** Exercise details **
Tally up how many lines in the listing below contain the string "layout", and give only the total.

** Input data **
○ ○ ○ ○
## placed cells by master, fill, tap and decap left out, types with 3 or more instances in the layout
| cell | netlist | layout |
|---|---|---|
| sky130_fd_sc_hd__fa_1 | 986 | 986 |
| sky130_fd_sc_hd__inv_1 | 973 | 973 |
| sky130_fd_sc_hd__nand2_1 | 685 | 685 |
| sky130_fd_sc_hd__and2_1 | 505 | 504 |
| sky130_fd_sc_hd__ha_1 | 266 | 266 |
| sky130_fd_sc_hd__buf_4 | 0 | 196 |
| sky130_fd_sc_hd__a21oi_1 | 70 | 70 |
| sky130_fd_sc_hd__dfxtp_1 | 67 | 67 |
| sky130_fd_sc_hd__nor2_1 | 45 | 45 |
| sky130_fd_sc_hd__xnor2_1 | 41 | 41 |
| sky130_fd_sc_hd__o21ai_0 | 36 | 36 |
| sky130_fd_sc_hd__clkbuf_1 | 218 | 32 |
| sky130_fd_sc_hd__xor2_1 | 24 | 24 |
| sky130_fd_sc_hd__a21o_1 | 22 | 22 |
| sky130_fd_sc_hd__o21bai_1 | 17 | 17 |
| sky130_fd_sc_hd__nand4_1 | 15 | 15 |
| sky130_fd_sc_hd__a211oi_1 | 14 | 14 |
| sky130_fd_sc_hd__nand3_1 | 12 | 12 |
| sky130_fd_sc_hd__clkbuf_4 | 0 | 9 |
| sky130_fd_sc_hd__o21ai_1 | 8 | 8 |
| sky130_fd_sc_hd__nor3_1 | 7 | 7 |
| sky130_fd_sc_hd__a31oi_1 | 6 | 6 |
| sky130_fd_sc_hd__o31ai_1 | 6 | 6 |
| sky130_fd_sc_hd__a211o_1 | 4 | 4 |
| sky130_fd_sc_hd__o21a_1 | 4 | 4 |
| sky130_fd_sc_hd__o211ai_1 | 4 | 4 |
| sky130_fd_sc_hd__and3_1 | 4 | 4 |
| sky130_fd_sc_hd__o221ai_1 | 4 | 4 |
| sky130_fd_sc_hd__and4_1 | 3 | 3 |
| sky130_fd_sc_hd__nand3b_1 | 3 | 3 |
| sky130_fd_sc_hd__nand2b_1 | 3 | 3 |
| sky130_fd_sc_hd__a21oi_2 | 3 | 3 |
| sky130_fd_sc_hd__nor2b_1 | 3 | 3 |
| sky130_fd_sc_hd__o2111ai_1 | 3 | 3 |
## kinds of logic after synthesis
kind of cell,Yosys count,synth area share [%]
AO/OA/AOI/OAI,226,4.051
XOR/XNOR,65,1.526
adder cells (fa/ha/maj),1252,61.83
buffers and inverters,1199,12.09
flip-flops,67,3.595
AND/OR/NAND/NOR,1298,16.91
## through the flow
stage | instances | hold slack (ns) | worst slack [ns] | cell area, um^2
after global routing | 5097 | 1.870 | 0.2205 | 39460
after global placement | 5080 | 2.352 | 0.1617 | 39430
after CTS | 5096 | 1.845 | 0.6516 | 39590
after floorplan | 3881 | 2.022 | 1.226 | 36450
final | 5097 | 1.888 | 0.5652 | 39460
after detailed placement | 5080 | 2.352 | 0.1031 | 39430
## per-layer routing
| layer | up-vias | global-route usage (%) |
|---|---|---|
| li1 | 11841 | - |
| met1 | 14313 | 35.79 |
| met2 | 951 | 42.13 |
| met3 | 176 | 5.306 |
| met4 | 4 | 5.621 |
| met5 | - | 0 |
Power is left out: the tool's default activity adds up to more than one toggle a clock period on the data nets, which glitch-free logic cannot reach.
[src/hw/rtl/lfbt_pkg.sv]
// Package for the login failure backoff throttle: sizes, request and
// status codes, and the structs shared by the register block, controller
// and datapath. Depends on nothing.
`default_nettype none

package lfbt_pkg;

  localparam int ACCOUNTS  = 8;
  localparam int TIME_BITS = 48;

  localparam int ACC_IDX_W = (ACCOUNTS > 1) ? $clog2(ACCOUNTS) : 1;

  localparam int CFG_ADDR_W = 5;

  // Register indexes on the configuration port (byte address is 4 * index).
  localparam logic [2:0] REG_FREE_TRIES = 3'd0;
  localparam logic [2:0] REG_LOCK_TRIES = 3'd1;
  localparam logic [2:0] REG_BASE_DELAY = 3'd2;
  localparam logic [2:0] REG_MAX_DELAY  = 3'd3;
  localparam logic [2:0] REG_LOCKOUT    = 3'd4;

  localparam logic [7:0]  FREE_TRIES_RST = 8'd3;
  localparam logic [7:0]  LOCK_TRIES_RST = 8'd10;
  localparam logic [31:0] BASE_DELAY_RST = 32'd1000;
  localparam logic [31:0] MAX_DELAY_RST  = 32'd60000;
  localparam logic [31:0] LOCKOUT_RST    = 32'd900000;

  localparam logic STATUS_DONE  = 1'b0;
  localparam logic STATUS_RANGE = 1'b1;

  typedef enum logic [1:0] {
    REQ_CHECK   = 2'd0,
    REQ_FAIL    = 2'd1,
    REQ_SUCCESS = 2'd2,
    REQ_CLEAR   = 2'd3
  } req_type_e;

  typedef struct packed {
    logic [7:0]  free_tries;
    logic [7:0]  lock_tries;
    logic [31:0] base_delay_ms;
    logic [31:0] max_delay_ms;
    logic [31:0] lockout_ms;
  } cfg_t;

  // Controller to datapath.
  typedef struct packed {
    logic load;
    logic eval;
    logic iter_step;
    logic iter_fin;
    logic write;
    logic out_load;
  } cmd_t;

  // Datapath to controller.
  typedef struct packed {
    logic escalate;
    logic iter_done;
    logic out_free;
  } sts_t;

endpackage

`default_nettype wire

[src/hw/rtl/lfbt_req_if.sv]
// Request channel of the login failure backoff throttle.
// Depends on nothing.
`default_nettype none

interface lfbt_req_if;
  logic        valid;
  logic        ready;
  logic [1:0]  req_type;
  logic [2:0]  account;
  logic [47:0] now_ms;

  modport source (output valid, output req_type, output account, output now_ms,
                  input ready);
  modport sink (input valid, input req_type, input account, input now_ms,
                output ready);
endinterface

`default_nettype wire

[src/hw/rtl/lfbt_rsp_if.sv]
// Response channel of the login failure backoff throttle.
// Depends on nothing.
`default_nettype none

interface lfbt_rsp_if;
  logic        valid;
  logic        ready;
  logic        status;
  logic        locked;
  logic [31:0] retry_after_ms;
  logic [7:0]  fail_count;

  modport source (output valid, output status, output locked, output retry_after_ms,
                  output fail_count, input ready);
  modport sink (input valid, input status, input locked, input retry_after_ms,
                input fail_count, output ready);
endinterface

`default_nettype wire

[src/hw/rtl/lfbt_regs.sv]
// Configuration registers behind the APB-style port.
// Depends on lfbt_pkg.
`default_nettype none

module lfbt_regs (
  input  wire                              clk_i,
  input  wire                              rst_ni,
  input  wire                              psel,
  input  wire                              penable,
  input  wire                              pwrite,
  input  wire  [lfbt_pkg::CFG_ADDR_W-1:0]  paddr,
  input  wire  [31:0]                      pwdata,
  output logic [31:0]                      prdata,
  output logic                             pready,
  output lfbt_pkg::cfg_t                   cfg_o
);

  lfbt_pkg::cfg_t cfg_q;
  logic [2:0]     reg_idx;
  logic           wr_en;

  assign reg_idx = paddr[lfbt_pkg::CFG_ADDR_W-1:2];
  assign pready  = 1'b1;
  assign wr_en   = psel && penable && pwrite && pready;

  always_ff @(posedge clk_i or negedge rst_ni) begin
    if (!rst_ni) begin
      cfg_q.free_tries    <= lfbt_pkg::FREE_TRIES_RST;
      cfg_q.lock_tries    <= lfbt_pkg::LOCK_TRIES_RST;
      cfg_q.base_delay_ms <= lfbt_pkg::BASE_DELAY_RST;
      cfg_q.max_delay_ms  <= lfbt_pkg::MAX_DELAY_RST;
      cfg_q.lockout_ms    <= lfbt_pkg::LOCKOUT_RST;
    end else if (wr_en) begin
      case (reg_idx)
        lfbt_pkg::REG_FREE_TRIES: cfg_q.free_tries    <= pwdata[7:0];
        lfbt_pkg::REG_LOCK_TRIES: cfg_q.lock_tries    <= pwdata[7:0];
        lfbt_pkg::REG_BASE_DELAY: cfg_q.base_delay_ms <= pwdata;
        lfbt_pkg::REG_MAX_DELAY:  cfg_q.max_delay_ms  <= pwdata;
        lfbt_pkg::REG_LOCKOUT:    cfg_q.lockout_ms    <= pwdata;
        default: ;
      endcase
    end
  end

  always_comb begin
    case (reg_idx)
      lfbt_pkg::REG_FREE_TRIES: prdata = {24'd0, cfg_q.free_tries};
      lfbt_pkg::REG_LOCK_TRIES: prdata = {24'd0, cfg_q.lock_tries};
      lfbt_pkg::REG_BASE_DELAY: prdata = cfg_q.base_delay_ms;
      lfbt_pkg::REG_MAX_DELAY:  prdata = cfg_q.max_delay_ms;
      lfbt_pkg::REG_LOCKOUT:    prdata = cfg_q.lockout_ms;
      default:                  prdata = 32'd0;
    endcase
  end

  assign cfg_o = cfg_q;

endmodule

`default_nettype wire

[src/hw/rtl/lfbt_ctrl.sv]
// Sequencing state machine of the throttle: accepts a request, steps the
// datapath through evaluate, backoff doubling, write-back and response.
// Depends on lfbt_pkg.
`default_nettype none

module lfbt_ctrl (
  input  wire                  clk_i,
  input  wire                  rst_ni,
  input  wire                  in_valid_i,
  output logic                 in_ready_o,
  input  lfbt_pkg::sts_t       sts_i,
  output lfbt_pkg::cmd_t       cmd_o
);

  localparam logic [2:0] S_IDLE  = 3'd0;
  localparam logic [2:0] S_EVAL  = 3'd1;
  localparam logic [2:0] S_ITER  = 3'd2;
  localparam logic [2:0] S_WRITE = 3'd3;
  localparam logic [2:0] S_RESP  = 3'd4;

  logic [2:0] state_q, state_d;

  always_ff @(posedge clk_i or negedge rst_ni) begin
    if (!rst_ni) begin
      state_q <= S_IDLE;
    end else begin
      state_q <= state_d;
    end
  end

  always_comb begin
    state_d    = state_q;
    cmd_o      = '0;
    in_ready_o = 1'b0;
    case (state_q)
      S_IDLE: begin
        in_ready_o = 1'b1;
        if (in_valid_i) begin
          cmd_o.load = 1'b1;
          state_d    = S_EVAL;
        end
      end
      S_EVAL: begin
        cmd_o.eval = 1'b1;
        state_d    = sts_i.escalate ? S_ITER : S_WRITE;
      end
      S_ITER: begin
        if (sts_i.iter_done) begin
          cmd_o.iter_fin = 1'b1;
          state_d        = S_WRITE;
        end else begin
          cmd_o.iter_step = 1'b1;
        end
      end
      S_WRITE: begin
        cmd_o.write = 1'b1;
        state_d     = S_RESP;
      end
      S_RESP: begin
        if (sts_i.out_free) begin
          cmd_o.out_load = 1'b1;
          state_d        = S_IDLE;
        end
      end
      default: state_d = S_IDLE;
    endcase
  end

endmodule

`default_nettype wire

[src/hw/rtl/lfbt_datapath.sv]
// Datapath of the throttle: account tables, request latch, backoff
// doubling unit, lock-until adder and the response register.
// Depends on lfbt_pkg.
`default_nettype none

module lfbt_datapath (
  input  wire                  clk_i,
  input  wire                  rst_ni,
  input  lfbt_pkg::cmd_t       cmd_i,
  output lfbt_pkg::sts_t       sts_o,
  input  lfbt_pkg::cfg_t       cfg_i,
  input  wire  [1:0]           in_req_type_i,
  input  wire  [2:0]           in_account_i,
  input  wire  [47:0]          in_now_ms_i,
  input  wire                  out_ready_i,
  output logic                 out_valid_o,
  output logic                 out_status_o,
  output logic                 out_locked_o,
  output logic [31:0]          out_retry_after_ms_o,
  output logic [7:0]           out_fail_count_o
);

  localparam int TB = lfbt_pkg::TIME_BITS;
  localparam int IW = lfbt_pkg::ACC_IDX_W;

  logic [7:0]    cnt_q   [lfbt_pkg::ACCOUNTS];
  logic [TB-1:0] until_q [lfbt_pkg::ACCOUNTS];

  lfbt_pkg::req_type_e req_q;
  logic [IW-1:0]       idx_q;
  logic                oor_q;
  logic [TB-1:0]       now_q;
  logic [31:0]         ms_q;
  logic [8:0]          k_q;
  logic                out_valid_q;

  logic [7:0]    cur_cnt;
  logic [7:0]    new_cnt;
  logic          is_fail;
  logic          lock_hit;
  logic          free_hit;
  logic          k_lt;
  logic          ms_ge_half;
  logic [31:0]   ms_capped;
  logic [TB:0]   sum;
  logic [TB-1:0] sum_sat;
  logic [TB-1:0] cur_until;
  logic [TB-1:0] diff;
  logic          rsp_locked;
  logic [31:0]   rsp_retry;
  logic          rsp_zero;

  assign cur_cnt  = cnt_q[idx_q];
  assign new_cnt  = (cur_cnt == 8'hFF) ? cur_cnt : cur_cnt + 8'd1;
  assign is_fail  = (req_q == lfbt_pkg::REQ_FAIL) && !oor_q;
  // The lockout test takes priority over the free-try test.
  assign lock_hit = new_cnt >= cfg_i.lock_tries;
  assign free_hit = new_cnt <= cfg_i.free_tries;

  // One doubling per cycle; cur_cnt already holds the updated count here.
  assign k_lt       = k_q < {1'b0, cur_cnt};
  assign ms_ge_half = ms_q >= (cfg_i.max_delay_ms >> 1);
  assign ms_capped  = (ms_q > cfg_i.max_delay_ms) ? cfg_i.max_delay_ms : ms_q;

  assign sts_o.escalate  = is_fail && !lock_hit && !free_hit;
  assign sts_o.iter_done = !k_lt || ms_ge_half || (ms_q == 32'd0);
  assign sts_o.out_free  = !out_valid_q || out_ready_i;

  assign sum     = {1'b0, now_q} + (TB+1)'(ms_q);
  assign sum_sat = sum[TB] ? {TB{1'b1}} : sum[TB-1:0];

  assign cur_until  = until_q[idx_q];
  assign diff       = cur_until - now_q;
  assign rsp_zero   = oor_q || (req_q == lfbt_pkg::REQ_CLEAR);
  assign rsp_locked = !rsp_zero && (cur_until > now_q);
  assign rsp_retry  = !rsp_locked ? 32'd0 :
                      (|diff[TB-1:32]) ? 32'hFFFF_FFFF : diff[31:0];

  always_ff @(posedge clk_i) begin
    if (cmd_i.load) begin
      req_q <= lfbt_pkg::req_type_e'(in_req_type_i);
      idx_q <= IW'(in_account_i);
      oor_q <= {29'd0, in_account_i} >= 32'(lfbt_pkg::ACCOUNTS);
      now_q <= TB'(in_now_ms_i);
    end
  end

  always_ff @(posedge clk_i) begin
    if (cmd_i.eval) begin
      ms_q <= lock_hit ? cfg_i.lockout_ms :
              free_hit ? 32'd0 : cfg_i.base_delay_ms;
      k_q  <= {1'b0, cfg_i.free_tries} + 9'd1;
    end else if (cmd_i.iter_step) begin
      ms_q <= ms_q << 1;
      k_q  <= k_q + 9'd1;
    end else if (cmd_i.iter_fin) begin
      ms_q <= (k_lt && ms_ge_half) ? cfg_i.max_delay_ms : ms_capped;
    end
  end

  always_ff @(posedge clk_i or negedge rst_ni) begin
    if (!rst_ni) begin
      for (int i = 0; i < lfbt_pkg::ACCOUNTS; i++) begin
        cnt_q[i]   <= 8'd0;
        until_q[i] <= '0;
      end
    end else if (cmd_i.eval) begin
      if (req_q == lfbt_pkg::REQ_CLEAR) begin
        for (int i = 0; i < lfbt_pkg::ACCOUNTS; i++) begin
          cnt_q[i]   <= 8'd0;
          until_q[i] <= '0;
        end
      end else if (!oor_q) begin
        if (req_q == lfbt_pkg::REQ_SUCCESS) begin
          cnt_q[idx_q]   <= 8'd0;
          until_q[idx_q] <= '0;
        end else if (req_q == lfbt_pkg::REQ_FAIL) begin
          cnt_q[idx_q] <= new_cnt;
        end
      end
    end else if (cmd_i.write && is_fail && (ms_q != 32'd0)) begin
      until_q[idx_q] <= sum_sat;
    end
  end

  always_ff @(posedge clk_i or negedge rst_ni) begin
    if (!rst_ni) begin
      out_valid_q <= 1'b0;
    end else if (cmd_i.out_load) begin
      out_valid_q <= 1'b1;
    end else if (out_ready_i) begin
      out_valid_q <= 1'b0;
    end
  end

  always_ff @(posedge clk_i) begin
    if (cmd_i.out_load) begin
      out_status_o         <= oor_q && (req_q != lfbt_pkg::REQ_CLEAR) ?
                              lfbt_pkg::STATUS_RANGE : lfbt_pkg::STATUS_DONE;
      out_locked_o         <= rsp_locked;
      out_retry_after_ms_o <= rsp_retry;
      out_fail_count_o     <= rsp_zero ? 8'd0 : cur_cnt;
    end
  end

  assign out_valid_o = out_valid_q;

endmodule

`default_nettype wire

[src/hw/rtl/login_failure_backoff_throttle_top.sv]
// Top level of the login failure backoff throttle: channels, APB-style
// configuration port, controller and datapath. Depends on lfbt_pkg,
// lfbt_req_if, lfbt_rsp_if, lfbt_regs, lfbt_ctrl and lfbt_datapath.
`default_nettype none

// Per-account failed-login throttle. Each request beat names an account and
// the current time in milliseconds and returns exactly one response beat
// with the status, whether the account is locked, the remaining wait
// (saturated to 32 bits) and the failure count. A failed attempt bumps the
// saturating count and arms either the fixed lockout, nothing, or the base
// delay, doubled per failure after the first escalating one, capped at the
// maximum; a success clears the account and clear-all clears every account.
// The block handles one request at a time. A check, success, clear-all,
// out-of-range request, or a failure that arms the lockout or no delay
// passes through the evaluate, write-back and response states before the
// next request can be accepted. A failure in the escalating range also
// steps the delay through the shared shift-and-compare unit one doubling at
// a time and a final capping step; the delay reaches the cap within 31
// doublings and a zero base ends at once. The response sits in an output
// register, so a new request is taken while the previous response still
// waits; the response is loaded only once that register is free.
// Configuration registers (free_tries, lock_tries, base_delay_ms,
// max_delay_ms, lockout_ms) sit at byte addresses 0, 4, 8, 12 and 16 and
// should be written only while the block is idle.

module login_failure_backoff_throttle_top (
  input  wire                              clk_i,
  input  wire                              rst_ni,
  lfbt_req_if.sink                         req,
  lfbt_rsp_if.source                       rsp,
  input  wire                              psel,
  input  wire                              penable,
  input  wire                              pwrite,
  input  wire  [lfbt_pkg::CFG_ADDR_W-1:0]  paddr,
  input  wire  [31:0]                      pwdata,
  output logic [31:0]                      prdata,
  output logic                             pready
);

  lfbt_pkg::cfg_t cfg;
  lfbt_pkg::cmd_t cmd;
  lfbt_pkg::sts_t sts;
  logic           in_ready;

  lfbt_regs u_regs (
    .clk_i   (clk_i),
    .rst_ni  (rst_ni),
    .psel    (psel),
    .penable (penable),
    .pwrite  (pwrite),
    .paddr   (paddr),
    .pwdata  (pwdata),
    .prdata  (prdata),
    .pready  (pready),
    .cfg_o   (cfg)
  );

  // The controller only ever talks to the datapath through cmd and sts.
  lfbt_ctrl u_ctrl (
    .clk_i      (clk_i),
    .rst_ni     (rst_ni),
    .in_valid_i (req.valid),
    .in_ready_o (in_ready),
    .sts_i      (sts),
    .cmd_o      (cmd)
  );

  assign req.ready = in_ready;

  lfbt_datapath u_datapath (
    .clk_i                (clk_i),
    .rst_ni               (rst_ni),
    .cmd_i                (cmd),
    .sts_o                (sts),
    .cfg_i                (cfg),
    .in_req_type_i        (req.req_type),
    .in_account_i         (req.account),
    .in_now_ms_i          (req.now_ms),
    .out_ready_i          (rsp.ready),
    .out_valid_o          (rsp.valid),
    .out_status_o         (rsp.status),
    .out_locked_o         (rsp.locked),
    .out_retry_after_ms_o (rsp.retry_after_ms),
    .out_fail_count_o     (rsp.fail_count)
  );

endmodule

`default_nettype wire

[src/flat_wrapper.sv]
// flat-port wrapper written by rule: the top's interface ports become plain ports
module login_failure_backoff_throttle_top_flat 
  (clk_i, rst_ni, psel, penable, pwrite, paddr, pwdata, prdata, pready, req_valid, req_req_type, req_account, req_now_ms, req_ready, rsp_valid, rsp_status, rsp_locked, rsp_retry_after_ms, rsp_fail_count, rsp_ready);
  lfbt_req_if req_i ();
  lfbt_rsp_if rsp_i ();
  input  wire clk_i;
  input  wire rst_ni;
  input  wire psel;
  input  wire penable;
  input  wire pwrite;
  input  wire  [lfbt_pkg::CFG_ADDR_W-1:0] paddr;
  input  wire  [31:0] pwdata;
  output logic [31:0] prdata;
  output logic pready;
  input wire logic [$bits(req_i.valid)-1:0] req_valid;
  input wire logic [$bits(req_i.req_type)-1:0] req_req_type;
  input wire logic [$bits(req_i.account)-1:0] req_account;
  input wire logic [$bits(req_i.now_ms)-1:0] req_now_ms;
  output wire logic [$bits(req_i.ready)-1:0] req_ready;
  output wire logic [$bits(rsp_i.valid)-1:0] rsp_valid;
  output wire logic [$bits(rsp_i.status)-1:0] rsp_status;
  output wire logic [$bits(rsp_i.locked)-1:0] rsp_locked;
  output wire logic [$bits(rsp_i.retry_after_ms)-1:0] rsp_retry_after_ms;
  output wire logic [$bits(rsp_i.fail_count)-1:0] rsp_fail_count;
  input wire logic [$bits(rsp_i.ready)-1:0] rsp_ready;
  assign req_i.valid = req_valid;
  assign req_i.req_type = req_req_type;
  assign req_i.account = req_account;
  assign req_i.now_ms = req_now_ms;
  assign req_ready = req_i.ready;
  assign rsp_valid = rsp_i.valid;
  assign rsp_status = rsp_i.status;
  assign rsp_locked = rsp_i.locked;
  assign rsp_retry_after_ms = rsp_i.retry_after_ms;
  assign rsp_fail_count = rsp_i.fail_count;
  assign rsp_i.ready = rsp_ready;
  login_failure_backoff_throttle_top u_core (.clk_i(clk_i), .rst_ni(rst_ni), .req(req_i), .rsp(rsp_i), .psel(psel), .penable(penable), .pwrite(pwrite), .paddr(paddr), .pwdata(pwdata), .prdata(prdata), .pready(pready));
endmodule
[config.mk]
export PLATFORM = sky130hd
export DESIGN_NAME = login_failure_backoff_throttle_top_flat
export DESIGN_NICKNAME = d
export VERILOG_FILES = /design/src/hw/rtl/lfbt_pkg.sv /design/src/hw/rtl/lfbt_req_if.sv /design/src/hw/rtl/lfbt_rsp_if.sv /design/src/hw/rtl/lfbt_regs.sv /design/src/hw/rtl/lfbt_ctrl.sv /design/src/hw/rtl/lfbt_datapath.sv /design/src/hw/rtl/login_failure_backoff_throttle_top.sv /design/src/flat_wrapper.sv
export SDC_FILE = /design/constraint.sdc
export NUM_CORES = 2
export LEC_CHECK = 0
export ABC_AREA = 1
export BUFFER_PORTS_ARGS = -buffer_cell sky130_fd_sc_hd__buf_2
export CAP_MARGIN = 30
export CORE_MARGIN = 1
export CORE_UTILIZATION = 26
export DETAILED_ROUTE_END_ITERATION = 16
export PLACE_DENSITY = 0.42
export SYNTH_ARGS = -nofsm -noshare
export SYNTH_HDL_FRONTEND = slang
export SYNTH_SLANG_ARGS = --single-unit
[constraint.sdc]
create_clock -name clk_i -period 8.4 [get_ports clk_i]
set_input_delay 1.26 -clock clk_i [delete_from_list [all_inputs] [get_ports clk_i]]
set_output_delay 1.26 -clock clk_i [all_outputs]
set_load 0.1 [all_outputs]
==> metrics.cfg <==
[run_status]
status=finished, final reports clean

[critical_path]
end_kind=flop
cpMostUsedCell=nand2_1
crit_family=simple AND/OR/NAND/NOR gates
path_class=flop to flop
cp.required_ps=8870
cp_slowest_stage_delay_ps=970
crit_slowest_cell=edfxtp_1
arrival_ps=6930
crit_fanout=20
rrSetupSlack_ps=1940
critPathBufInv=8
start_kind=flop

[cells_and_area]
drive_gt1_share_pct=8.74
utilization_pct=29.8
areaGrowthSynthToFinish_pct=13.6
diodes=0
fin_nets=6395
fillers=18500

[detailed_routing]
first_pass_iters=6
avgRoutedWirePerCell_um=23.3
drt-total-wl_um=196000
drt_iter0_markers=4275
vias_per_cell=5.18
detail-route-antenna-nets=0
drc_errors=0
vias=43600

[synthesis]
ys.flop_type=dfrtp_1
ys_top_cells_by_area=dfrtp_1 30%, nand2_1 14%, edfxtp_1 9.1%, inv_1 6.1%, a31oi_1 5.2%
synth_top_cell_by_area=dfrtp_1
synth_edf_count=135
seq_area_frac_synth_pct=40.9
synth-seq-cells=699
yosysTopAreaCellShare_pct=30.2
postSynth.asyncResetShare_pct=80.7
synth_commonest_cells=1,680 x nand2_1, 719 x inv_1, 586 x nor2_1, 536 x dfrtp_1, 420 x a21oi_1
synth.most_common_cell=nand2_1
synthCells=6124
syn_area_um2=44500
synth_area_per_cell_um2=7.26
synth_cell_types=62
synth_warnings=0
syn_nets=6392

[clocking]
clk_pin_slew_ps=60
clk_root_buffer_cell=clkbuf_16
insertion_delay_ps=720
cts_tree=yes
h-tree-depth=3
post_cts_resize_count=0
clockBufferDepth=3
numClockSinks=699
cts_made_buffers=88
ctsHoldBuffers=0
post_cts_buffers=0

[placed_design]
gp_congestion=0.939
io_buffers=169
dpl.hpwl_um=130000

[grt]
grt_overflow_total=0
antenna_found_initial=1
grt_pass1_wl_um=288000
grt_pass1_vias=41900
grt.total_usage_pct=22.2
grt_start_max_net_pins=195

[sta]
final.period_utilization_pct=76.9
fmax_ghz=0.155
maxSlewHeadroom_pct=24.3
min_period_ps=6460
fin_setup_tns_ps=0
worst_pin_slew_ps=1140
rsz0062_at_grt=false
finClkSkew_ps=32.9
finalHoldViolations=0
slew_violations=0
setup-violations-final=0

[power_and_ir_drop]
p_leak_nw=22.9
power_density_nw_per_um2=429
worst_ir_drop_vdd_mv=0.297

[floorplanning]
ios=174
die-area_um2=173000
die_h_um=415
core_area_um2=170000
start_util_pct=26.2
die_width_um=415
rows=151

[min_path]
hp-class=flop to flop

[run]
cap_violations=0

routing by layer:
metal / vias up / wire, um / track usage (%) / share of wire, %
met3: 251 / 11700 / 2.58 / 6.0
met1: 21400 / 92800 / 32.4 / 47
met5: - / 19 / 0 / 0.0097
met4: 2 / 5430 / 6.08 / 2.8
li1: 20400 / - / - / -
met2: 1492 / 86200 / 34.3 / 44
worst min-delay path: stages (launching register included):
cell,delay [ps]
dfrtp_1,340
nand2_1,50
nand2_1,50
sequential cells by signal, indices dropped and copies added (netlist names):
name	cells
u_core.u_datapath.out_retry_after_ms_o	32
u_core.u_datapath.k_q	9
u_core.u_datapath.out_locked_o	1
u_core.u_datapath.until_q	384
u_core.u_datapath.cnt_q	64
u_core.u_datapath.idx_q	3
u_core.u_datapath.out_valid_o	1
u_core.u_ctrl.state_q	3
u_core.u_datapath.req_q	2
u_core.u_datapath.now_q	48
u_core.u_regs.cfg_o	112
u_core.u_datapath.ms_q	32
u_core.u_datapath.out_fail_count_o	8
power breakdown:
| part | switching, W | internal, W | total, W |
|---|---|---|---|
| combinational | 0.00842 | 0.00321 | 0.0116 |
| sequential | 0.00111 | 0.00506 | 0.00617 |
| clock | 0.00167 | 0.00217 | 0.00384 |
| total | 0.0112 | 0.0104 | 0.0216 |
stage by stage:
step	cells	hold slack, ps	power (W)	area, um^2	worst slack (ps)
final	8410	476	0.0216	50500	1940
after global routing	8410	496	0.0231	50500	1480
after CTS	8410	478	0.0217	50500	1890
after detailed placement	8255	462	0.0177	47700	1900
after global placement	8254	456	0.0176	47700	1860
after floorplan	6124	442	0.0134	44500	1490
○ ○ ○ ○
** Exercise solution **
2